EXERCISE DETAILS - For this exercise, repeat the listing below from its first line through the line containing "-0.169 | 833 |", exactly as written.

MATERIAL TO PROCESS -
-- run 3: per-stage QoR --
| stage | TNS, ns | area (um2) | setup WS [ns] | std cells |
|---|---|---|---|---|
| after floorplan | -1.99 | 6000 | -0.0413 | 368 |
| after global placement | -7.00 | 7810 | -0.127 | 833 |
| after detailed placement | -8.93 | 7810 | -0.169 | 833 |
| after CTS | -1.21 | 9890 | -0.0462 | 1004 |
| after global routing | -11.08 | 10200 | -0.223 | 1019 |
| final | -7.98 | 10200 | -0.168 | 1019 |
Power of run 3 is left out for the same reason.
==> config.mk <==
export PLATFORM = sky130hd
export DESIGN_NAME = router_term_fifo
export DESIGN_NICKNAME = d
export VERILOG_FILES = /design/src/rtl/router_pkg.sv /design/src/rtl/router_term_fifo.sv
export SDC_FILE = /design/constraint.sdc
export NUM_CORES = 1
export LEC_CHECK = 0
export CAP_MARGIN = 10
export CORE_UTILIZATION = 45
export DETAILED_ROUTE_END_ITERATION = 12
export PLACE_DENSITY_LB_ADDON = 0.1
export RECOVER_POWER = 50
export SLEW_MARGIN = 20
export SYNTH_ARGS = -nofsm -noshare
export SYNTH_HDL_FRONTEND = slang
export SYNTH_SLANG_ARGS = --single-unit
==> constraint.sdc <==
create_clock -name clk -period 12.43 [get_ports clk]
set_input_delay 3.729 -clock clk [delete_from_list [all_inputs] [get_ports clk]]
set_output_delay 3.729 -clock clk [all_outputs]
set_load 0.1 [all_outputs]
==> src/rtl/router_pkg.sv <==
// Shared router packet layout: default width, field positions,
// terminal FIFO state encodings and destination extraction helpers.
package router_pkg;

    localparam int PCK_SZ_DEF = 40;

    localparam int NXT_HI  = 39;
    localparam int NXT_LO  = 32;
    localparam int ROW_HI  = 31;
    localparam int ROW_LO  = 28;
    localparam int COL_HI  = 27;
    localparam int COL_LO  = 24;
    localparam int MODE_B  = 23;
    localparam int PAY_HI  = 22;
    localparam int PAY_LO  = 0;

    localparam logic [1:0] ST_EMPTY  = 2'd0;
    localparam logic [1:0] ST_ACTIVE = 2'd1;
    localparam logic [1:0] ST_FULL   = 2'd2;

    function automatic logic [3:0] dst_row(
        input logic [PCK_SZ_DEF-1:0] pkt
    );
        return pkt[ROW_HI:ROW_LO];
    endfunction

    function automatic logic [3:0] dst_col(
        input logic [PCK_SZ_DEF-1:0] pkt
    );
        return pkt[COL_HI:COL_LO];
    endfunction

endpackage

==> src/rtl/router_term_fifo.sv <==
// Terminal FIFO between an agent and its router port, with an
// occupancy count, sticky overflow flag and a stall watchdog.
// Ports: clk, reset (async active-low), push/din (agent side),
// data_out/pndng/popin (router side), full, count, overflow, stall.
// Optional macro ROUTER_TERM_FIFO_DST_CHECK_EN adds a destination
// range check that drops bad packets and pulses bad_dst.
module router_term_fifo
    import router_pkg::*;
#(
    parameter int PCK_SZ    = PCK_SZ_DEF,
    parameter int DEPTH     = 16,
    parameter int ROWS      = 4,
    parameter int COLUMS    = 4,
    parameter int STALL_LIM = 128
) (
    input  logic                       clk,
    input  logic                       reset,
    input  logic                       push,
    input  logic [PCK_SZ-1:0]          din,
    output logic                       full,
    output logic [PCK_SZ-1:0]          data_out,
    output logic                       pndng,
    input  logic                       popin,
    output logic [$clog2(DEPTH+1)-1:0] count,
`ifdef ROUTER_TERM_FIFO_DST_CHECK_EN
    output logic                       bad_dst,
`endif
    output logic                       overflow,
    output logic                       stall
);

    localparam int PW = $clog2(DEPTH);
    localparam int CW = $clog2(DEPTH+1);
    localparam int WW = $clog2(STALL_LIM+1);

    localparam logic [CW-1:0] CNT_FULL = CW'(DEPTH);
    localparam logic [WW-1:0] WD_LIM   = WW'(STALL_LIM);

    logic [PCK_SZ-1:0] mem_q [DEPTH];

    logic [PW-1:0] wr_ptr_q, wr_ptr_d;
    logic [PW-1:0] rd_ptr_q, rd_ptr_d;
    logic [CW-1:0] count_q,  count_d;
    logic [WW-1:0] wd_q,     wd_d;
    logic          ovf_q,    ovf_d;
    logic          stall_q,  stall_d;
    logic [1:0]    state;
    logic          dst_ok;
    logic          do_pop;
    logic          do_wr;

`ifdef ROUTER_TERM_FIFO_DST_CHECK_EN
    localparam logic [3:0] ROWS_L = 4'(ROWS);
    localparam logic [3:0] COLS_L = 4'(COLUMS);

    logic bad_q, bad_d;

    assign dst_ok = (dst_row(din) < ROWS_L) &&
                    (dst_col(din) < COLS_L);
    assign bad_d  = push && !dst_ok;
    assign bad_dst = bad_q;

    always_ff @(posedge clk or negedge reset) begin
        if (!reset) bad_q <= 1'b0;
        else        bad_q <= bad_d;
    end
`else
    assign dst_ok = 1'b1;
`endif

    always_comb begin
        state = ST_ACTIVE;
        if (count_q == '0)      state = ST_EMPTY;
        if (count_q == CNT_FULL) state = ST_FULL;
    end

    assign full  = (state == ST_FULL);
    assign pndng = (state != ST_EMPTY);

    // A pop frees the slot in the same edge, so a full FIFO can
    // still accept a write when popin is also asserted.
    assign do_pop = popin && pndng;
    assign do_wr  = push && dst_ok && (!full || do_pop);

    always_comb begin
        wr_ptr_d = wr_ptr_q;
        rd_ptr_d = rd_ptr_q;
        if (do_wr)  wr_ptr_d = wr_ptr_q + PW'(1);
        if (do_pop) rd_ptr_d = rd_ptr_q + PW'(1);
        count_d = count_q + CW'(do_wr) - CW'(do_pop);
        ovf_d   = ovf_q | (push && dst_ok && full && !popin);
    end

    always_comb begin
        wd_d = '0;
        if (pndng && !popin)
            wd_d = (wd_q == WD_LIM) ? wd_q : wd_q + WW'(1);
        stall_d = stall_q | (wd_d == WD_LIM);
    end

    always_ff @(posedge clk or negedge reset) begin
        if (!reset) begin
            wr_ptr_q <= '0;
            rd_ptr_q <= '0;
            count_q  <= '0;
            wd_q     <= '0;
            ovf_q    <= 1'b0;
            stall_q  <= 1'b0;
        end else begin
            wr_ptr_q <= wr_ptr_d;
            rd_ptr_q <= rd_ptr_d;
            count_q  <= count_d;
            wd_q     <= wd_d;
            ovf_q    <= ovf_d;
            stall_q  <= stall_d;
        end
    end

    always_ff @(posedge clk) begin
        if (do_wr) mem_q[wr_ptr_q] <= din;
    end

    // Gate the head so the uninitialised array never shows up.
    assign data_out = pndng ? mem_q[rd_ptr_q] : '0;
    assign count    = count_q;
    assign overflow = ovf_q;
    assign stall    = stall_q;

endmodule
==> impl_metrics.json <==
{
  "status": "finished with violations",
  "violations": "max-capacitance violations, max-slew violations",
  "dr_total_vias": 11620,
  "yosysSeqAreaShare_pct": 77.48,
  "worst_slew_pin_slew_ps": 1577,
  "synth.avg_cell_area_um2": 22.79,
  "cts-buffers-inserted": 71,
  "clk_pin_slew_ps": 60,
  "portBuffers": 92,
  "grt_pass1_vias": 12080,
  "fin_setup_tns_ps": 0,
  "path_max_fanout": 114,
  "critPathBufInv": 3,
  "end_kind": "primary output",
  "postCtsHoldBufs": 0,
  "rsz0062_at_grt": "no",
  "netlist_instances": 1121,
  "core_um2": 55630,
  "grt_max_degree": 115,
  "min_period_ps": 8382,
  "cts_buffer_depth": 3,
  "ios": 93,
  "crit_slowest_cell": "clkdlybuf4s50_1",
  "r2r_start": "count[3]",
  "required_ps": 8700,
  "fin_crit_sh_pct": 67.43,
  "irDropWorstVdd_uv": 211.5,
  "synth_seq_cells": 663,
  "routed_wl_um": 55020,
  "routabilityCongestion": 0.7052,
  "die_x_um": 240.3,
  "met2_usage_pct": 31.14,
  "nets": 1314,
  "ant_nets": 0,
  "fin_skew_ps": 22.14,
  "crit_cells": 6,
  "crit_end": "data_out[35]",
  "slowest_delay_ps": 1200,
  "instances_no_fill": 2061,
  "final_util_pct": 53.21,
  "use_met1_pct": 29.20,
  "fillers": 4311,
  "drtIter0Drc": 952,
  "fmax_mhz": 119.3,
  "hold_path_class": "register to register",
  "max_slew_margin_pct": -5.498,
  "hold_slack_ps": 465.5,
  "finalHoldViolCount": 0,
  "wl_per_cell_um": 26.70,
  "crit_path_start": "rd_ptr_q[0]",
  "area_growth_pct": 15.85,
  "drive_above_1_share_pct": 23.42,
  "dp.cells": 1932,
  "num_rows": 86,
  "use_met3_pct": 3.502,
  "layout_common_cells": "640 x edfxtp_1, 160 x mux4_2, 80 x mux2i_1, 74 x clkbuf_16, 49 x clkdlybuf4s50_1",
  "h-tree-depth": 3,
  "power.total_mw": 7.860,
  "final_common_cell": "edfxtp_1",
  "cp.arrival_ps": 4650,
  "die_area_um2": 57730,
  "finalSetupViolations": 0,
  "leakage_nw": 9.522,
  "start_kind": "register",
  "syn_nets": 1178,
  "post_cts_buffers": 0,
  "ys_types": 34,
  "cap_viol_max_count": 2,
  "grt_usage_pct": 19.90,
  "synth_area_um2": 25550,
  "start_util_pct": 45.92,
  "r2r_cells": 7,
  "antenna_found_initial": 4,
  "top_usage_layer": "met2",
  "final_max_slew_viol_count": 38,
  "cts-root-buf": "clkbuf_16",
  "crit_chain": "buf_12 > buf_4 > mux4_2 > mux2i_1 > o22ai_1 > clkdlybuf4s50_1",
  "drc": 0,
  "dpl.hpwl_um": 27090,
  "rr_endpoint": "mem_q[6][22]",
  "cts_tree": "done",
  "clk_latency_ps": 600,
  "power_density_nw_per_um2": 265.5,
  "dr.pass1.iters": 7,
  "cts_resized": 0,
  "ys_warn_count": 0,
  "crit_type": "register to primary output",
  "cts_sinks": 663,
  "r2r_slack_ps": 8620,
  "via_per_inst": 5.636,
  "crit_family": "buffers and inverters",
  "grt_pass1_wl_um": 81390,
  "gr-total-overflow": 0,
  "die-height_um": 240.3
}
[power breakdown]
group / internal [mW] / switching, mW
Combinational: 1.00 / 2.00
Clock: 1.15 / 0.839
Sequential: 2.70 / 0.170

EXERCISE OUTPUT -
-- run 3: per-stage QoR --
| stage | TNS, ns | area (um2) | setup WS [ns] | std cells |
|---|---|---|---|---|
| after floorplan | -1.99 | 6000 | -0.0413 | 368 |
| after global placement | -7.00 | 7810 | -0.127 | 833 |
| after detailed placement | -8.93 | 7810 | -0.169 | 833 |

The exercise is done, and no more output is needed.